▶ **Task objective**
In the following material, identify every line holding the string "lappend" and return it.

▶ **Input material**
What follows belongs to an exercise in optimizing a design on an open flow for small area and a short achievable clock period; a production flow would make more cautious choices. Function was checked by simulation only, so behaviour that the tests miss may differ from the original. No run shown here takes its clock network from TritonCTS; it comes from the design's own scripts or RTL. The clock input has no modelled driver; a real chip could not lean on it and would need a root buffer or a full tree.

--- design/flow/constraint.sdc ---
create_clock -name core_clock -period 5.0 [get_ports {clk}]
set_input_delay 1.0000 -clock core_clock [delete_from_list [all_inputs] [get_ports {clk}]]
set_output_delay 1.0000 -clock core_clock [all_outputs]
set_load 0.01 [all_outputs]
--- design/flow/standard.sh ---
#!/bin/bash
# synth_recipe.tcl (not shown) runs the flow's synth.tcl, then flattens the netlist and writes it again
# the make line also repeats each setting of config.mk as NAME=value (left out here)
make -C /OpenROAD-flow-scripts/flow DESIGN_CONFIG=/design/flow/config.mk WORK_HOME=/design/flow/orfs CLKGATE_MAP_FILE= SYNTH_SCRIPT=/design/flow/synth_recipe.tcl "${@:-finish}"
--- design/flow/flow/clock.tcl ---
# POST_CTS hook: replace the clock tree that CTS built with a flat one.
# The clock port drives CLK_NBUF buffers (CLK_BUF) straight, each of which
# drives the clock pins of one group of flip-flops; the groups split the
# flip-flops by place, by halving the longer side in turn. Every flip-flop is
# one buffer from the port, the same number of stages as all the others.
set block [ord::get_db_block]
set db [ord::get_db]
set nbuf [expr {[info exists ::env(CLK_NBUF)] ? $::env(CLK_NBUF) : 4}]
set bufname [expr {[info exists ::env(CLK_BUF)] ? $::env(CLK_BUF) : "sky130_fd_sc_hd__clkbuf_16"}]
set bufm [$db findMaster $bufname]
set clknet [[$block findBTerm $::env(CLK_PORT)] getNet]

# the flip-flops' clock pins
set sinks {}
foreach inst [$block getInsts] {
  if {[[$inst getMaster] isSequential]} {
    set it [$inst findITerm CLK]
    if {$it ne "NULL"} { lappend sinks $it }
  }
}
# the clock tree's cells: everything reachable from the port net that is not a flip-flop
set tree {}
set nets [list $clknet]
set seen [dict create]
while {[llength $nets]} {
  set net [lindex $nets 0]
  set nets [lrange $nets 1 end]
  foreach it [$net getITerms] {
    set inst [$it getInst]
    if {[[$inst getMaster] isSequential]} continue
    if {![$it isInputSignal]} continue
    set n [$inst getName]
    if {[dict exists $seen $n]} continue
    dict set seen $n 1
    lappend tree $inst
    foreach o [$inst getITerms] {
      if {[$o isOutputSignal] && [$o getNet] ne "NULL"} { lappend nets [$o getNet] }
    }
  }
}
puts "clock.tcl: [llength $sinks] flip-flops, removing [llength $tree] clock tree cells"
foreach it $sinks { $it disconnect }
set oldnets {}
foreach inst $tree {
  foreach o [$inst getITerms] {
    if {[$o isOutputSignal] && [$o getNet] ne "NULL"} { lappend oldnets [$o getNet] }
  }
  odb::dbInst_destroy $inst
}
foreach net [lsort -unique $oldnets] {
  if {$net ne $clknet && [llength [$net getITerms]] == 0 && [llength [$net getBTerms]] == 0} { odb::dbNet_destroy $net }
}

proc loc {it} {
  set b [[$it getInst] getBBox]
  return [list [expr {([$b xMin] + [$b xMax]) / 2}] [expr {([$b yMin] + [$b yMax]) / 2}]]
}
# split groups by halving until there are nbuf of them
set groups [list $sinks]
while {[llength $groups] < $nbuf} {
  # split the largest group
  set bi 0
  for {set i 0} {$i < [llength $groups]} {incr i} {
    if {[llength [lindex $groups $i]] > [llength [lindex $groups $bi]]} { set bi $i }
  }
  set g [lindex $groups $bi]
  set pts {}
  foreach it $g { lappend pts [concat [loc $it] [list $it]] }
  set xs [lsort -integer [lmap p $pts {lindex $p 0}]]
  set ys [lsort -integer [lmap p $pts {lindex $p 1}]]
  set dx [expr {[lindex $xs end] - [lindex $xs 0]}]
  set dy [expr {[lindex $ys end] - [lindex $ys 0]}]
  set k [expr {$dx >= $dy ? 0 : 1}]
  set pts [lsort -integer -index $k $pts]
  set h [expr {[llength $pts] / 2}]
  set a [lmap p [lrange $pts 0 [expr {$h - 1}]] {lindex $p 2}]
  set b [lmap p [lrange $pts $h end] {lindex $p 2}]
  set groups [lreplace $groups $bi $bi $a $b]
}
set i 0
foreach g $groups {
  set sx 0; set sy 0
  foreach it $g { lassign [loc $it] x y; incr sx $x; incr sy $y }
  set cx [expr {$sx / [llength $g]}]
  set cy [expr {$sy / [llength $g]}]
  set inst [odb::dbInst_create $block $bufm "clkbuf_flat_$i"]
  set net [odb::dbNet_create $block "clknet_flat_$i"]
  $net setSigType CLOCK
  $inst setLocation [expr {$cx - [$bufm getWidth] / 2}] [expr {$cy - [$bufm getHeight] / 2}]
  $inst setPlacementStatus PLACED
  [$inst findITerm A] connect $clknet
  [$inst findITerm X] connect $net
  foreach it $g { $it connect $net }
  puts "clock.tcl: buffer $i drives [llength $g] flip-flops at ($cx, $cy)"
  incr i
}
$clknet setSigType CLOCK
detailed_placement
check_placement -verbose
estimate_parasitics -placement
set_propagated_clock [all_clocks]
report_clock_skew
report_checks -path_delay max -format end -group_path_count 5
--- design/flow/config.mk ---
export PLATFORM = sky130hd
export DESIGN_NAME = fibonacci
export DESIGN_NICKNAME = fibonacci
export VERILOG_FILES = /design/flow/design.v
export SDC_FILE = /design/flow/constraint.sdc
export NUM_CORES = 4
export LEC_CHECK = 0
export CAP_MARGIN = 20
export CORE_MARGIN = 2
export CORE_UTILIZATION = 40
export SETUP_SLACK_MARGIN = 3.3
export SLEW_MARGIN = 20
export SYNTH_HIERARCHICAL = 1
--- design/flow/flow/downsize.tcl ---
# POST_FLOORPLAN hook: set every logic cell to the smallest cell of its kind
# (same function, other drive strength), so that later timing repair sizes up
# only the cells that need it.
set db [ord::get_db]
set block [ord::get_db_block]
set masters [dict create]
foreach lib [$db getLibs] {
  foreach m [$lib getMasters] {
    set n [$m getName]
    if {[regexp {^(sky130_fd_sc_hd__[a-z0-9]+)_([0-9]+)$} $n -> base drive]} {
      dict lappend masters $base $m
    }
  }
}
set dont [expr {[info exists ::env(DONT_USE_CELLS)] ? $::env(DONT_USE_CELLS) : ""}]
set changed 0
foreach inst [$block getInsts] {
  set m [$inst getMaster]
  if {[$m isSequential]} continue
  set n [$m getName]
  if {![regexp {^(sky130_fd_sc_hd__[a-z0-9]+)_([0-9]+)$} $n -> base drive]} continue
  if {![dict exists $masters $base]} continue
  set best $m
  foreach c [dict get $masters $base] {
    if {[lsearch -exact $dont [$c getName]] >= 0} continue
    if {[$c getWidth] < [$best getWidth]} { set best $c }
  }
  if {$best ne $m} {
    $inst swapMaster $best
    incr changed
  }
}
puts "downsize.tcl: $changed cells set to their smallest size"
--- design/flow/flow/run.sh ---
#!/bin/bash
# Own layout flow: the standard ORFS flow (standard.sh, with the standard
# synthesis), with these changes:
#  - ports get the small buffer buf_1 (timing repair may size it up);
#  - timing repair only sizes cells up and swaps pins (SETUP_MOVE_SEQUENCE);
#  - after floorplan, logic cells start at their smallest size (downsize.tcl),
#    so that timing repair sizes up only what needs it;
#  - after CTS, the clock tree is replaced with a flat one (clock.tcl): the
#    clock port drives a few clock buffers, each driving a group of flip-flops.
# ORFS writes each step's full log under orfs/logs/; make's own output goes to
# flow_make.log in the work folder.
set -euo pipefail
cd "$(dirname "$0")/.."
W=$PWD
export CLK_PORT=clk
export CLK_NBUF=${CLK_NBUF:-4}
export CLK_BUF=${CLK_BUF:-sky130_fd_sc_hd__clkbuf_16}
# timing repair only resizes cells and swaps pins: no new buffers
SEQ=${SEQ:-sizeup,swap}
bash standard.sh \
  "BUFFER_PORTS_ARGS=-buffer_cell sky130_fd_sc_hd__buf_1" \
  "CTS_ARGS=-sink_clustering_enable -repair_clock_nets -dont_use_dummy_load" \
  "POST_FLOORPLAN_TCL=$W/flow/downsize.tcl" \
  "POST_CTS_TCL=$W/flow/clock.tcl" \
  "SETUP_MOVE_SEQUENCE=$SEQ" \
  finish > flow_make.log 2>&1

▶ **Result of the exercise**
    if {$it ne "NULL"} { lappend sinks $it }
    lappend tree $inst
      if {[$o isOutputSignal] && [$o getNet] ne "NULL"} { lappend nets [$o getNet] }
    if {[$o isOutputSignal] && [$o getNet] ne "NULL"} { lappend oldnets [$o getNet] }
  foreach it $g { lappend pts [concat [loc $it] [list $it]] }
      dict lappend masters $base $m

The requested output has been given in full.